Next, calculate similarity for each unique pair of character field values. Can also do this for other fields prone to entry error, but here we will treat sex, yob, mob, and dob as fields to be exactly matched, and ignore them until the next step.

- specify which variables to use partial matching on

- specify which partial matching functions to use

Depending on how many unique values are present for the character fields, this is usually the slowest step. For the example dataset, we have to make ~74 million first name comparisons and 3,215,904 last name comparisons. When we parallelize this on an i7 computer with 3 cores, the total time is ~ 30 minutes.

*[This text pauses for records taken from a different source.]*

===== config.mk =====
export PLATFORM = sky130hd
export DESIGN_NAME = stream_fifo_pkt
export DESIGN_NICKNAME = d
export VERILOG_FILES = /design/src/rtl/stream_fifo_pkt.sv
export SDC_FILE = /design/constraint.sdc
export NUM_CORES = 1
export LEC_CHECK = 0
export ABC_AREA = 1
export CORE_MARGIN = 2
export CORE_UTILIZATION = 61
export CTS_CLUSTER_DIAMETER = 80
export DETAILED_ROUTE_END_ITERATION = 6
export PLACE_DENSITY = 0.84
export SLEW_MARGIN = 30
export SYNTH_ARGS = -nofsm -noshare
export SYNTH_HDL_FRONTEND = slang
export SYNTH_SLANG_ARGS = --single-unit
export TNS_END_PERCENT = 5

===== constraint.sdc =====
create_clock -name ACLK -period 3.5 [get_ports ACLK]
set_input_delay 0.7 -clock ACLK [delete_from_list [all_inputs] [get_ports ACLK]]
set_output_delay 0.7 -clock ACLK [all_outputs]
set_load 0.02 [all_outputs]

sim_vars = c('lname.','fname.')
sim_fun = rep('sim_ld',length(sim_vars)) #levenstein (edit) similarity with functionality to handle characters with more than one pronunciation
sims = new.env() #Store hash table of unique similarity values, each with index of unique values in u_vals used to generate them

#st = Sys.time() 
cl = makeCluster(nc) #initializing parallel backend
registerDoParallel(cl)

for(i in 1:length(sim_vars)){
  c = sim_vars[i]
  f = match.fun(sim_fun[i])

  u1 = u_vals[[c]][[1]]
  u2 = u_vals[[c]][[2]]
  d1 = max(c(length(u1),nrow(u1)))
  d2 = max(c(length(u2),nrow(u2)))

  slices.1 = lapply(seq_len(d1 %/% 1000 + 1), 
                    function(i) (1000*i-999) : pmin(i*1000,d1))

  slices.2 = lapply(seq_len(d2 %/% 1000 + 1), 
                    function(i) (1000*i-999) : pmin(i*1000,d2))

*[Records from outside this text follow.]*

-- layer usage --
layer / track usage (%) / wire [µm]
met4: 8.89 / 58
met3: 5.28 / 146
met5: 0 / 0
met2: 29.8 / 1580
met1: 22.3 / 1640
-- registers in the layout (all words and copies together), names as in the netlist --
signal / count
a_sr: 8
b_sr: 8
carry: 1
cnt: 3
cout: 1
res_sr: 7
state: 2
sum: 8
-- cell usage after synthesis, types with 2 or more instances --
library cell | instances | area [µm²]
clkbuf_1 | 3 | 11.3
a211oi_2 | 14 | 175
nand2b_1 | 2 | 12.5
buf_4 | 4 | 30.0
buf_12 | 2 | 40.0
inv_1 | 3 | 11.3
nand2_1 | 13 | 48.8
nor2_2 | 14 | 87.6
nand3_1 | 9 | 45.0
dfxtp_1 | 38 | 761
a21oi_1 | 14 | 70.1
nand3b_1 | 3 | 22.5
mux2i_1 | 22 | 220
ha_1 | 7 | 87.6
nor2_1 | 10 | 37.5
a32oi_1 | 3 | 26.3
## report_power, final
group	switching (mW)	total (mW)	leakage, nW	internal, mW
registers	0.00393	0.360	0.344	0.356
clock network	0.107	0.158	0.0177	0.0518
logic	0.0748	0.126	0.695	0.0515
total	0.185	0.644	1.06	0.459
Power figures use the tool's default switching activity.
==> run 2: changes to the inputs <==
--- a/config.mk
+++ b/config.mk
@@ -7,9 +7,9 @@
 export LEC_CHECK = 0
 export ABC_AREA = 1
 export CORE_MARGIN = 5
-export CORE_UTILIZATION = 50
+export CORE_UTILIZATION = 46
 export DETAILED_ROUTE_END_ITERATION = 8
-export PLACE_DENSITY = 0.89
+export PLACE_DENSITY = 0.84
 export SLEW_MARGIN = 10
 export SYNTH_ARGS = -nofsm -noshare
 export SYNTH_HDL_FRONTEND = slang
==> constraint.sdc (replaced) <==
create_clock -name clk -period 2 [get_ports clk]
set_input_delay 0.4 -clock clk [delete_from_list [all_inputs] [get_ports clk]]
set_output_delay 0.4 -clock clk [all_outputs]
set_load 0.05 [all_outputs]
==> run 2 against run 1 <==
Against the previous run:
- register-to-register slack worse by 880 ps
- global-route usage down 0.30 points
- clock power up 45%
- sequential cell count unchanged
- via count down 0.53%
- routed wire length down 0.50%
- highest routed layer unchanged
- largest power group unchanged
File: config.mk
export PLATFORM = sky130hd
export DESIGN_NAME = snoop_loader_flat
export DESIGN_NICKNAME = d
export VERILOG_FILES = /design/src/rtl/snoop_loader_if.sv /design/src/rtl/snoop_loader.sv /design/src/flat_wrapper.sv
export SDC_FILE = /design/constraint.sdc
export NUM_CORES = 1
export LEC_CHECK = 0
export CAP_MARGIN = 20
export CORE_ASPECT_RATIO = 0.7
export CORE_UTILIZATION = 49
export CTS_CLUSTER_DIAMETER = 40
export DETAILED_ROUTE_END_ITERATION = 10
export PLACE_DENSITY = 0.86
export SYNTH_ARGS = -nofsm -noshare
export SYNTH_HDL_FRONTEND = slang
export SYNTH_SLANG_ARGS = --single-unit
File: constraint.sdc
create_clock -name clk -period 2.9 [get_ports clk]
set_clock_uncertainty 0.05 [all_clocks]
set_input_delay 0.58 -clock clk [delete_from_list [all_inputs] [get_ports clk]]
set_output_delay 0.58 -clock clk [all_outputs]
set_load 0.01 [all_outputs]
File: src/rtl/snoop_loader_if.sv
// Byte-stream input and discus snoop-port bundle used by the program loader.
interface snoop_loader_if #(
    parameter int unsigned AW = 8,
    parameter int unsigned DW = 8
);
    // Host/UART byte stream (valid/ready)
    logic          in_valid;
    logic [DW-1:0] in_data;
    logic          in_ready;

    // Snoop port towards the discus core
    logic [AW-1:0] snoopa;
    logic [DW-1:0] snoopd;
    logic          snoopm;
    logic          snoopw;
    logic [DW-1:0] snoopq;
    logic          snoopp;
    logic          core_reset;

    // Loader side: consumes the stream and drives the snoop port
    modport master (
        input  in_valid,
        input  in_data,
        input  snoopq,
        output in_ready,
        output snoopa,
        output snoopd,
        output snoopm,
        output snoopw,
        output snoopp,
        output core_reset
    );

    // Environment side: byte source plus core/memory
    modport slave (
        output in_valid,
        output in_data,
        output snoopq,
        input  in_ready,
        input  snoopa,
        input  snoopd,
        input  snoopm,
        input  snoopw,
        input  snoopp,
        input  core_reset
    );
endinterface
$ cat config.mk
export PLATFORM = sky130hd
export DESIGN_NAME = dmem_arbiter
export DESIGN_NICKNAME = d
export VERILOG_FILES = /design/src/rtl/dmem_arbiter.sv
export SDC_FILE = /design/constraint.sdc
export NUM_CORES = 1
export LEC_CHECK = 0
export BUFFER_PORTS_ARGS = -buffer_cell sky130_fd_sc_hd__buf_2
export CAP_MARGIN = 20
export CORE_MARGIN = 5
export CORE_UTILIZATION = 37
export DETAILED_ROUTE_END_ITERATION = 16
export PLACE_DENSITY = 0.75
export SLEW_MARGIN = 5
export SYNTH_ARGS = -nofsm -noshare
export SYNTH_HDL_FRONTEND = slang
export SYNTH_SLANG_ARGS = --single-unit
export TNS_END_PERCENT = 100
$ cat constraint.sdc
create_clock -name clk -period 1.5 [get_ports clk]
set_input_delay 0.225 -clock clk [delete_from_list [all_inputs] [get_ports clk]]
set_output_delay 0.225 -clock clk [all_outputs]
set_load 0.02 [all_outputs]
--- src/rtl/seq_magnitude_comparator.sv ---
// -----------------------------------------------------------------------------
// seq_magnitude_comparator
//
// Registered, digit-serial magnitude comparator. It compares two WIDTH-bit
// operands DIGIT bits per clock, starting with the most significant digit.
// Valid/ready handshakes are used on both the input and output sides. Only one
// comparison is in flight at a time.
//
// Parameters
//   WIDTH  : operand width in bits (must be a multiple of DIGIT)
//   DIGIT  : number of bits compared per cycle; NDIG = WIDTH/DIGIT
//   SIGNED : 0 = unsigned compare, 1 = two's-complement compare
//
// Ports
//   clk        : clock, rising edge
//   rst_n      : asynchronous reset, active low
//   in_valid   : operands a/b are valid
//   in_ready   : block can accept operands (high only in IDLE)
//   a, b       : operands
//   out_valid  : result is valid; held until out_ready is seen
//   out_ready  : consumer accepts the result
//   greater    : A > B (held while out_valid is high)
//   equal      : A == B
//   less       : A < B
//
// Build option
//   CMP_EARLY_EXIT_EN : when defined, the compare finishes on the first
//                       differing digit. When undefined, every compare takes
//                       exactly NDIG cycles (constant time).
// -----------------------------------------------------------------------------
module seq_magnitude_comparator #(
  parameter int unsigned WIDTH  = 16,
  parameter int unsigned DIGIT  = 4,
  parameter int unsigned SIGNED = 0
) (
  input  logic             clk,
  input  logic             rst_n,
  input  logic             in_valid,
  output logic             in_ready,
  input  logic [WIDTH-1:0] a,
  input  logic [WIDTH-1:0] b,
  output logic             out_valid,
  input  logic             out_ready,
  output logic             greater,
  output logic             equal,
  output logic             less
);

  localparam int unsigned NDIG = WIDTH / DIGIT;
  localparam int unsigned CW   = (NDIG > 1) ? $clog2(NDIG) : 1;

  // Flipping the sign bit maps two's-complement onto offset binary, so the
  // digit-serial unsigned compare gives the signed ordering.
  localparam logic [WIDTH-1:0] MSB_FLIP =
    (SIGNED != 0) ? (WIDTH'(1) << (WIDTH - 1)) : '0;

  typedef enum logic [1:0] {
    IDLE,
    BUSY,
    DONE
  } state_t;

  state_t            state_q;
  logic [WIDTH-1:0]  a_q, b_q;
  logic [CW-1:0]     cnt_q;
  logic              gt_q, lt_q;
  logic              in_ready_q;
  logic              out_valid_q;
  logic              greater_q, equal_q, less_q;

  logic [DIGIT-1:0]  dig_a, dig_b;
  logic              decided;
  logic              gt_d, lt_d;
  logic              finish;

  always_comb begin
    dig_a   = a_q[WIDTH-1 -: DIGIT];
    dig_b   = b_q[WIDTH-1 -: DIGIT];
    decided = gt_q | lt_q;
    // Sticky: once a digit has differed, later digits are ignored.
    gt_d    = gt_q | (~decided & (dig_a > dig_b));
    lt_d    = lt_q | (~decided & (dig_a < dig_b));
`ifdef CMP_EARLY_EXIT_EN
    finish  = (cnt_q == '0) | gt_d | lt_d;
`else
    finish  = (cnt_q == '0);
`endif
  end

  always_ff @(posedge clk or negedge rst_n) begin
    if (!rst_n) begin
      state_q     <= IDLE;
      a_q         <= '0;
      b_q         <= '0;
      cnt_q       <= '0;
      gt_q        <= 1'b0;
      lt_q        <= 1'b0;
      in_ready_q  <= 1'b1;
      out_valid_q <= 1'b0;
      greater_q   <= 1'b0;
      equal_q     <= 1'b0;
      less_q      <= 1'b0;
    end else begin
      case (state_q)
        IDLE: begin
          if (in_valid) begin
            a_q        <= a ^ MSB_FLIP;
            b_q        <= b ^ MSB_FLIP;
            cnt_q      <= CW'(NDIG - 1);
            gt_q       <= 1'b0;
            lt_q       <= 1'b0;
            in_ready_q <= 1'b0;
            state_q    <= BUSY;
          end
        end
        BUSY: begin
          a_q   <= a_q << DIGIT;
          b_q   <= b_q << DIGIT;
          cnt_q <= cnt_q - CW'(1);
          gt_q  <= gt_d;
          lt_q  <= lt_d;
          if (finish) begin
            state_q     <= DONE;
            out_valid_q <= 1'b1;
            greater_q   <= gt_d;
            less_q      <= lt_d;
            equal_q     <= ~(gt_d | lt_d);
          end
        end
        DONE: begin
          if (out_ready) begin
            state_q     <= IDLE;
            out_valid_q <= 1'b0;
            greater_q   <= 1'b0;
            equal_q     <= 1'b0;
            less_q      <= 1'b0;
            in_ready_q  <= 1'b1;
          end
        end
        default: begin
          state_q     <= IDLE;
          in_ready_q  <= 1'b1;
          out_valid_q <= 1'b0;
          greater_q   <= 1'b0;
          equal_q     <= 1'b0;
          less_q      <= 1'b0;
        end
      endcase
    end
  end

  assign in_ready  = in_ready_q;
  assign out_valid = out_valid_q;
  assign greater   = greater_q;
  assign equal     = equal_q;
  assign less      = less_q;

endmodule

  for(i in 1:length(slices.1)){
    for(j in 1:length(slices.2)){
      temp = expand.grid(slices.1[[i]],slices.2[[j]])
      chunksize = ceiling(nrow(temp)/nc)
      chunks = lapply(seq_len(nc),
                      function(i) (chunksize*i-chunksize + 1) : pmin(i*chunksize,nrow(temp)))

      if(class(u_vals[[c]][[1]]) %in% c('data.frame','matrix')){

            sim = foreach(i = 1:nc, .combine = 'c') %dopar% {
              library(stringdist)
              f(u1[temp[chunks[[i]],1],],u2[temp[chunks[[i]],2],])
            }

      }else{

            sim = foreach(i = 1:nc, .combine = 'c') %dopar% {
              library(stringdist)
              f(u1[temp[chunks[[i]],1]],u2[temp[chunks[[i]],2]])
            }
      }
      usims = unique(sim)
      chunksize = ceiling(length(usims)/nc)
      chunks = lapply(seq_len(nc),
                      function(i) (chunksize*i-chunksize + 1) : pmin(i*chunksize,length(usims)))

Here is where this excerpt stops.